9 Dr Cooke’s report did not challenge these opinions. He conceded in cross-examination that plywood exposed to wet weather for some time could develop a slimy surface and become slippery. He also conceded that the condition of the surface could vary from spot to spot because traffic could remove parts of the slime. He further conceded that dirt tracked onto the ramp from the car park could contribute to its slipperiness.
10 The Judge found that the plaintiff had not failed to take reasonable care for his own safety and that the defendant was in breach of its duty of care in failing to provide access to the cellar which was reasonably safe for persons such as the plaintiff.
11 The principal challenges to this judgment on the part of the appellant were directed to the undisputed evidence that this was the first fall that had occurred since the ramp had been covered with the plywood and there had been considerable use of the ramp in the meantime. Indeed, as I have said, the plaintiff negotiated it successfully that day seven times before his accident and three times afterwards. This evidence, although undisputed, cannot in itself be decisive, particularly in view of the evidence that it had been raining for twenty-four hours before the accident, and the absence of any evidence as to the conditions on earlier occasions when the ramp was used without incident.
12 A further challenge taken by Mr Sleight to the judgment was based on what was asserted to be the judge’s error in admitting parts of Dr Olsen’s report. It was submitted that the passages objected to consisted of unsubstantiated assertions which were inadmissible. Her Honour concluded that the statements were not unsubstantiated assertions but were supported by reasoning in the report. With respect, there is no substance in this objection.
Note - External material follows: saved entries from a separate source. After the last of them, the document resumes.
This design comes from an exercise in tuning for small area, a short achievable clock period and few clock cycles on the open sky130 flow, not from production work.
Function was checked by simulation only, so behaviour that the tests miss may differ from the original.
No activity file was given, so power comes from the tool's default toggle rates.

Setup of job 4252:
// gss_engine
module gss_engine (
    input  wire        clk,
    input  wire        rst,           
    input  wire        start,         
    input  wire [15:0] in_len,        
    output reg         busy,
    output reg         done,
    output reg         err,
    output reg         passthru,
    output reg         rstop,
    output reg  [2:0]  err_code,
    output reg  [3:0]  err_info,
    output wire [15:0] err_pos,
    output reg  [15:0] res_len,
    output reg  [7:0]  hdr_enc,
    output reg  [7:0]  hdr_pack,
    output reg  [31:0] hdr_usize,
    output reg  [15:0] in_addr,
    input  wire [7:0]  in_rdata,
    output wire [15:0] out_addr,
    output reg         out_we,
    output reg  [7:0]  out_wdata,
    input  wire [7:0]  out_rdata
);
Size: ~190 flip-flops, ~170 I/O pins, about 12,000 sq um of cells after synthesis.
export LEC_CHECK = 0
export CAP_MARGIN = 20
export CORE_MARGIN = 2
export CORE_UTILIZATION = 40
export PLACE_DENSITY = 0.6
export SETUP_SLACK_MARGIN = 5
export SLEW_MARGIN = 20
export TNS_END_PERCENT = 0
create_clock -name core_clock -period 10.0 [get_ports {clk}]
standard.sh (not shown) runs the stock make flow with config.mk's settings and CLKGATE_MAP_FILE= SYNTH_SCRIPT=/design/flow/synth_recipe.tcl, a recipe that flattens the netlist after the stock synthesis.
==> flow/flow/run.sh <==
#!/bin/bash
# Standard ORFS layout (standard.sh) with two changes in how it is made:
# the port buffers are buf_1 cells, and repair_timing aims for a setup margin
# of MARGIN ns. Clock period and constraints are unchanged.
set -euo pipefail
MARGIN=7.5
bash standard.sh "BUFFER_PORTS_ARGS=-buffer_cell sky130_fd_sc_hd__buf_1" "SETUP_SLACK_MARGIN=$MARGIN" finish > standard_flow.log 2>&1
Job 4252 went all the way through synthesis, placement and routing and the layout is clean on timing, DRC and antenna.
Testbench counts of job 4252, summed over its fixed seeds: cycles 134,315.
13 It was also submitted that there was no evidence that the ramp appeared to be slippery to the naked eye and no one gave evidence that it had a slippery appearance. Again, in my judgment, there is no substance in this submission. The plaintiff said he slipped and his evidence was accepted by the judge. There was in addition evidence from both Mr Linstid and the plaintiff’s son that the ramp could become slippery, and this was amply supported by expert evidence.
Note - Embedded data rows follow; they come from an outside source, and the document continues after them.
What follows belongs to an exercise in optimizing a design on an open flow for small area, a short achievable clock period and few clock cycles; a production flow would make more cautious choices.
Where RTL was checked, it was by simulation tests only, not by an equivalence proof against the original.
No functional check of the RTL was part of run 1.
No activity file was given, so power comes from the tool's default toggle rates.

**design/flow/design.v**
```verilog
module dither_core (
    input  wire        clk,
    input  wire        rst,             
    input  wire        start,
    input  wire [1:0]  cfg_mode,        
    input  wire        cfg_invert,
    input  wire        cfg_frame,
    input  wire        cfg_pack,        
    input  wire [7:0]  cfg_threshold,
    input  wire [15:0] cfg_width,
    input  wire [15:0] cfg_height,
    output reg         busy,
    output reg         done,
    output reg         error,
    input  wire        in_valid,
    output reg         in_ready,
    input  wire [15:0] in_data,
    output reg         out_valid,
    input  wire        out_ready,
    output reg  [7:0]  out_data,
    output reg         out_last
);
    localparam [15:0] FULL = 16'd65280;
    localparam        RW   = 28;           
    localparam        NV   = 60;           
    reg        idle;         
    reg [1:0]  mode;
    reg        pack;
    reg        invert;
    reg        frame;
    reg [7:0]  thr;
    reg [6:0]  wsrc;         
    reg [2:0]  wsel;         
    reg [15:0] rl;           
    reg  fs;                 
    reg  atk;                
    wire ord = mode == 2'd2;
    wire [5:0] wm1 = {wsel, 3'b111};       
    wire [1:0] lsel = wsel[2] ? wsel[1:0] : 2'd0;
    wire [5:0] lm1  = {1'b1, lsel, 3'b111};    
    reg        run;          
    reg        err_st;       
    reg        hdr_act;      
    reg [3:0]  hdr_idx;
    reg        trl_act;      
    reg [2:0]  trl_idx;
    reg        pend_full;    
    reg [7:0]  pend_data;
    reg        pend_last;
    reg [5:0]  x;            
    reg [5:0]  dcnt;         
    reg        row0, row1;   
    reg [2:0]  ym;           
    reg        vq;           
    reg [15:0] dq;
    reg        first;        
    reg        second;       
    reg        al;           
    reg        be;           
    reg        lastcol;      
    reg        penult;       
    reg        real_px;      
    reg        hdr_lag;      
    reg        pe_lag;       
    reg [6:0]  bits;
    wire start_ok = start && idle;
    reg        st1;          
    reg        wbig;         
    wire geom_bad = wbig || wsrc == 7'd0 || wsrc > 7'd64 || rl == 16'd0;
    wire lastrow = (rl == 16'd1);
    wire lastrow2 = (rl == 16'd2);
    wire padok   = (!be || pe_lag) && !(lastcol && row0 && hdr_lag);
    wire proc    = run && al && (real_px ? vq : padok);
    wire [5:0] x_inc = lastcol ? 6'd0 : x + 6'd1;
    wire [5:0] x1     = proc ? x_inc : x;
    wire       rowst  = proc && lastcol;          
    wire       run1   = run && !(rowst && lastrow);
    wire       row0_1 = rowst ? 1'b0 : row0;
    wire       row1_1 = rowst ? row0 : row1;
    wire [15:0] rl1   = rowst ? rl - 16'd1 : rl;
    wire       lastrow1 = rowst ? lastrow2 : lastrow;
    wire out_free   = !out_valid || out_ready;
    wire hdr_load   = out_free && hdr_act;
    wire hdr_act1   = hdr_act && !(hdr_load && hdr_idx == 4'd12);
    wire pend_take  = out_free && !hdr_act && pend_full;
    wire push       = proc && be;
    wire pend_full1 = push || (pend_full && !pend_take);
    wire       lwide    = (wsel < 3'd4);                   
    wire [5:0] lmw      = {3'b101, 3'b000} - {wsel + 3'd1, 3'b000};    
    wire [5:0] dcnt1    = proc ? ((lastcol && lwide) ? lmw : dcnt)
                               : ((dcnt == 6'd0) ? lm1 : dcnt - 6'd1);
    wire       al1      = (dcnt1 == 6'd0);
    wire       be1      = (x1[2:0] == 3'd7);
    wire       lastcol1 = proc ? penult : lastcol;
    wire       real1    = ({1'b0, x1} < wsrc);
    wire       pe_lag1 = !pend_full && !push;
    wire       penult1  = proc ? (x == wm1 - 6'd2) : penult;
    wire       rdyA = run1 && !(lastcol1 && lastrow1) && !(lastcol1 && lwide)
                      && (lastcol1 || ({1'b0, x1} + 7'd1 < wsrc))
                      && (x1[2:0] != 3'd6 || pe_lag1)
                      && !(penult1 && row0_1 && hdr_act);
    wire       rdyB = run1 && (dcnt1 == 6'd1) && real1 && (!be1 || pe_lag1)
                      && !(lastcol1 && row0_1 && hdr_act);
    wire       padproc1 = run1 && al1 && !real1 && (!be1 || pe_lag1)
                          && !(lastcol1 && row0_1 && hdr_act);
    wire       realgo1  = run1 && al1 && real1;
    wire       vq1      = in_valid && in_ready;
    wire       in_ready_nx = (realgo1 ? vq1 : padproc1) ? rdyA : rdyB;
    reg  [RW-1:0] vr [0:NV-1];
    reg  [RW-1:0] e1, e2, e3, e4;
    reg  [RW-1:0] tap;
    always @(*) begin
        case (lsel)
            2'd0: tap = vr[35];
            2'd1: tap = vr[43];
            2'd2: tap = vr[51];
            default: tap = vr[59];
        endcase
    end
    reg  signed [16:0] ea;
    reg         [14:0] eb;        
    reg                wb_last;   
    function signed [13:0] atk_a;
        input signed [16:0] e;
        atk_a = (e >>> 3) + $signed({13'd0, e[16] && e[2:0] != 3'd0});
    endfunction
    function rnd16;
        input signed [16:0] e;
        rnd16 = e[16] && e[3:0] != 4'd0;
    endfunction
    function [1:0] l3;
        input [3:0] r;
        l3 = (r >= 4'd11) ? 2'd2 : (r >= 4'd6) ? 2'd1 : 2'd0;
    endfunction
    function [2:0] l5;
        input [3:0] r;
        l5 = (r >= 4'd13) ? 3'd4 : (r >= 4'd10) ? 3'd3 : (r >= 4'd7) ? 3'd2 : (r >= 4'd4) ? 3'd1 : 3'd0;
    endfunction
    function [2:0] l7;
        input [3:0] r;
        l7 = (r >= 4'd14) ? 3'd6 : (r >= 4'd12) ? 3'd5 : (r >= 4'd10) ? 3'd4 : (r >= 4'd7) ? 3'd3 :
             (r >= 4'd5) ? 3'd2 : (r >= 4'd3) ? 3'd1 : 3'd0;
    endfunction
    wire signed [13:0] zl  = e4[13:0];
    wire signed [13:0] zm  = e3[13:0];
    wire signed [13:0] zr  = e2[13:0];
    wire        [3:0]  rl4 = e4[17:14];
    wire        [3:0]  rm4 = e3[17:14];
    wire        [3:0]  rr4 = e2[17:14];
    wire               rl_ = zl[13] && rl4 != 4'd0;
    wire               rm_ = zm[13] && rm4 != 4'd0;
    wire               rr_ = zr[13] && rr4 != 4'd0;
    wire               m_l  = !row0 && !first;
    wire               m_m  = !row0;
    wire               m_r  = !row0 && !lastcol;
    wire               m_d  = !row0 && !row1;
    wire        [2:0]  l5m  = !zm[13] ?
                            ((rm4 >= 4'd13) ? 3'd4 : (rm4 >= 4'd10) ? 3'd3 : (rm4 >= 4'd7) ? 3'd2 :
                             (rm4 >= 4'd4)  ? 3'd1 : 3'd0) :
                            ((rm4 >= 4'd13) ? 3'd5 : (rm4 >= 4'd10) ? 3'd4 : (rm4 >= 4'd7) ? 3'd3 :
                             (rm4 >= 4'd4)  ? 3'd2 : (rm4 >= 4'd1) ? 3'd1 : 3'd0);
    wire        [1:0]  l3r  = m_r ? l3(rr4) : 2'd0;
    wire signed [16:0] u1 = m_l ? zl : 17'sd0;
    wire signed [16:0] u3 = m_m ? zm : 17'sd0;
    wire signed [16:0] u5 = m_r ? zr : 17'sd0;
    wire signed [16:0] u2 = fs ? $signed({u3[14:0], l3r}) : (m_d ? $signed(e3[27:14]) : 17'sd0);
    wire signed [16:0] u4 = fs ? $signed({u5[15:0], m_l && rl_}) : 17'sd0;
    wire        [2:0]  u6 = (fs && m_m) ? l5m : 3'd0;
    wire               u7 = fs && m_r && rr_;
    wire        in_big = (in_data[15:8] == 8'hFF) && (in_data[7:0] != 8'd0);
    wire [15:0] dq_nx  = (!real1 || in_big) ? FULL : in_data;
    wire [15:0] fval   = dq;
    wire signed [12:0] za   = ea >>> 4;
    wire signed [18:0] za19 = {{6{za[12]}}, za};
    wire signed [18:0] ea19 = {{5{ea[16]}}, ea[16:3]};
    wire signed [18:0] eb19 = {{5{eb[14]}}, eb[14:1]};
    wire        [3:0]  ra   = ea[3:0];
    wire        [2:0]  lr   = !ea[16] ?
                            ((ra >= 4'd14) ? 3'd6 : (ra >= 4'd12) ? 3'd5 : (ra >= 4'd10) ? 3'd4 :
                             (ra >= 4'd7)  ? 3'd3 : (ra >= 4'd5)  ? 3'd2 : (ra >= 4'd3)  ? 3'd1 : 3'd0) :
                            ((ra >= 4'd14) ? 3'd7 : (ra >= 4'd12) ? 3'd6 : (ra >= 4'd10) ? 3'd5 :
                             (ra >= 4'd7)  ? 3'd4 : (ra >= 4'd5)  ? 3'd3 : (ra >= 4'd3)  ? 3'd2 :
                             (ra >= 4'd1)  ? 3'd1 : 3'd0);
    wire        c8a = ea[16] && ea[2:0] != 3'd0;
    wire        c8b = eb[0];
    wire [18:0] op0 = {3'b000, fval};
    wire [18:0] op2 = first ? 19'd0 : fs ? {za19[15:0], lr} : ea19;
    wire [18:0] op3 = (first || (!fs && second)) ? 19'd0 : fs ? ~za19 : eb19;
    wire        b1  = !first && (fs || c8a);
    wire        b2  = !first && !fs && !second && c8b;
    function [37:0] csa;            
        input [18:0] a, b, c;
        input        cin;
        csa = {(a[17:0] & b[17:0]) | (a[17:0] & c[17:0]) | (b[17:0] & c[17:0]), cin, a ^ b ^ c};
    endfunction
    wire [18:0] w1 = $signed(u1);
    wire [18:0] w2 = $signed(u2);
    wire [18:0] w3 = $signed(u3);
    wire [18:0] w4 = $signed(u4);
    wire [18:0] w5 = $signed(u5);
    wire [18:0] w6 = {16'd0, u6};
    wire [37:0] t1a = csa(op0, w1, w3, b1);
    wire [37:0] t1b = csa(w2, w4, w5, b2);
    wire [37:0] t1c = csa(op3, op2, w6, u7);
    wire [37:0] t2a = csa(t1a[18:0], t1a[37:19], t1b[18:0], 1'b0);
    wire [37:0] t2b = csa(t1b[37:19], t1c[18:0], t1c[37:19], 1'b0);
    wire [37:0] t3  = csa(t2a[18:0], t2a[37:19], t2b[18:0], 1'b0);
    wire [37:0] t4  = csa(t3[18:0], t3[37:19], t2b[37:19], 1'b0);
    wire signed [18:0] v = t4[18:0] + t4[37:19];
    wire        d_white = $signed(v[18:8]) >= $signed({3'b000, thr});
    wire [8:0]  vh_inc  = v[16:8] + 9'd1;
    wire signed [16:0] e_new = d_white ? {~vh_inc[8], vh_inc[7:0], v[7:0]} : v[16:0];
    wire [7:0]  fh    = fval[15:8];
    wire [5:0]  bm    = {x[0] ^ ym[0], ym[0], x[1] ^ ym[1], ym[1], x[2] ^ ym[2], ym[2]};
    wire        o_black = ({2'b00, fh} + 10'd126) < ({2'b00, bm, 2'b00} + {2'b00, thr});
    wire        n_black = (fh < thr);
    wire        p_black = real_px && (dq != 16'd0);
    wire        black   = pack ? p_black : (fs || atk) ? !d_white : ord ? o_black : n_black;
    wire        pix_bit = pack ? black : (black ^ invert);
    reg [7:0] hdr_byte;
    always @(*) begin
        case (hdr_idx)
            4'd0:  hdr_byte = 8'h1B;
            4'd1:  hdr_byte = 8'h40;
            4'd2:  hdr_byte = 8'h1B;
            4'd3:  hdr_byte = 8'h61;
            4'd4:  hdr_byte = 8'h01;
            4'd5:  hdr_byte = 8'h1D;
            4'd6:  hdr_byte = 8'h76;
            4'd7:  hdr_byte = 8'h30;
            4'd8:  hdr_byte = 8'h00;
            4'd9:  hdr_byte = {4'b0, 1'b0, wsel} + 8'd1;
            4'd10: hdr_byte = 8'h00;
            4'd11: hdr_byte = rl[7:0];
            default: hdr_byte = rl[15:8];
        endcase
    end
    reg [7:0] trl_byte;
    always @(*) begin
        case (trl_idx)
            3'd0, 3'd3: trl_byte = 8'h1B;
            3'd1, 3'd4: trl_byte = 8'h64;
            default:    trl_byte = 8'h02;
        endcase
    end
    wire [2:0] cfg_wsel = cfg_width[5:3] - {2'b0, cfg_width[2:0] == 3'd0};
    integer i;
    always @(posedge clk) begin
        if ((proc && !first) || wb_last)
            vr[0] <= atk ? {e4[13:0], atk_a(ea)} : {{(RW-18){1'b0}}, ea[3:0], ea[16], ea[16:4]};
        else
            vr[0] <= e4;
        for (i = 1; i < NV; i = i + 1)
            vr[i] <= vr[i-1];
        e1 <= tap;
        e2 <= e1;
        e3 <= e2;
        e4 <= e3;
        dq <= dq_nx;
        if (idle) begin
            mode   <= cfg_mode;
            pack   <= cfg_pack;
            fs     <= !cfg_pack && cfg_mode == 2'd0;
            atk    <= !cfg_pack && cfg_mode == 2'd1;
            invert <= cfg_invert;
            frame  <= cfg_frame;
            thr    <= cfg_threshold;
            wsrc   <= cfg_width[6:0];
            wsel   <= cfg_wsel;
            rl     <= cfg_height;
            x      <= 6'd0;
            dcnt   <= 6'd2;
            wbig   <= cfg_width[15:7] != 9'd0;
            row0   <= 1'b1;
            row1   <= 1'b0;
            ym     <= 3'd0;
            first  <= 1'b1;
            second <= 1'b0;
            al      <= 1'b0;
            be      <= 1'b0;
            lastcol <= 1'b0;
            penult  <= 1'b0;
            real_px <= 1'b1;
        end else begin
            al      <= al1;
            be      <= be1;
            lastcol <= lastcol1;
            penult  <= (x1 == wm1 - 6'd1);
            real_px <= real1;
            x  <= x1;
            dcnt <= dcnt1;
            rl <= rl1;
            row0 <= row0_1;
            row1 <= row1_1;
            if (rowst)
                ym <= ym + 3'd1;
            if (proc) begin
                first  <= lastcol;
                second <= first;
            end
        end
        wb_last <= proc && lastcol;
        if (proc) begin
            ea <= e_new;
            eb <= {ea[16:3], c8a};
            if (be)
                pend_data <= {bits, pix_bit};
            else
                bits <= {bits[5:0], pix_bit};
            if (be)
                pend_last <= lastcol && lastrow && !frame;
        end
        hdr_lag <= hdr_act;
        pe_lag  <= pe_lag1;
    end
    always @(posedge clk) begin
        if (rst) begin
            busy      <= 1'b0;
            idle      <= 1'b1;
            done      <= 1'b0;
            error     <= 1'b0;
            in_ready  <= 1'b0;
            out_valid <= 1'b0;
            out_last  <= 1'b0;
            run       <= 1'b0;
            err_st    <= 1'b0;
            st1       <= 1'b0;
            hdr_act   <= 1'b0;
            trl_act   <= 1'b0;
            pend_full <= 1'b0;
            vq        <= 1'b0;
        end else begin
            done  <= 1'b0;
            error <= 1'b0;
            vq    <= in_valid && in_ready;
            st1 <= start_ok;
            if (start_ok) begin
                busy    <= 1'b1;
                idle    <= 1'b0;
                hdr_idx <= 4'd0;
                trl_idx <= 3'd0;
                run     <= 1'b1;
                in_ready <= 1'b0;
            end else if (st1 && geom_bad) begin
                run      <= 1'b0;
                in_ready <= 1'b0;
                err_st   <= 1'b1;
            end else begin
                if (st1)
                    hdr_act <= frame;
                in_ready <= in_ready_nx;
                run      <= run1;
                if (rowst && lastrow)
                    trl_act <= frame;
                if (err_st) begin
                    err_st <= 1'b0;
                    busy   <= 1'b0;
                    idle   <= 1'b1;
                    done   <= 1'b1;
                    error  <= 1'b1;
                end
                pend_full <= pend_full1;
                if (out_free) begin
                    if (hdr_act) begin
                        out_valid <= 1'b1;
                        out_data  <= hdr_byte;
                        out_last  <= 1'b0;
                        hdr_idx   <= hdr_idx + 4'd1;
                        if (hdr_idx == 4'd12)
                            hdr_act <= 1'b0;
                    end else if (pend_full) begin
                        out_valid <= 1'b1;
                        out_data  <= pend_data;
                        out_last  <= pend_last;
                    end else if (trl_act && !run) begin
                        out_valid <= 1'b1;
                        out_data  <= trl_byte;
                        out_last  <= (trl_idx == 3'd5);
                        trl_idx   <= trl_idx + 3'd1;
                        if (trl_idx == 3'd5)
                            trl_act <= 1'b0;
                    end else begin
                        out_valid <= 1'b0;
                        if (busy && !run && !err_st && !trl_act) begin
                            busy <= 1'b0;
                            idle <= 1'b1;
                            done <= 1'b1;
                        end
                    end
                end
            end
        end
    end
endmodule
```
14 Her Honour’s judgment was therefore supported by lay and expert evidence which she was entitled to accept. Although she did not see and hear Dr Olsen in the witness box, she did hear from the witness box the evidence of the plaintiff, his son and Mr Linstid, and she was entitled to make the findings that she did. They necessarily depended in part upon her assessment of the credibility of the witnesses. Likewise, she refused to accept parts of Dr Cooke’s evidence, but he had been cross-examined and the findings were well open to her Honour.
15 The appellant has not brought this case within any of the exceptions to the Abalos principle and in these circumstances I would propose that the appeal be dismissed with costs.
16 GILES JA: I agree.
17 MCCOLL JA: I also agree.
18 GILES JA: They will therefore be the orders of the court.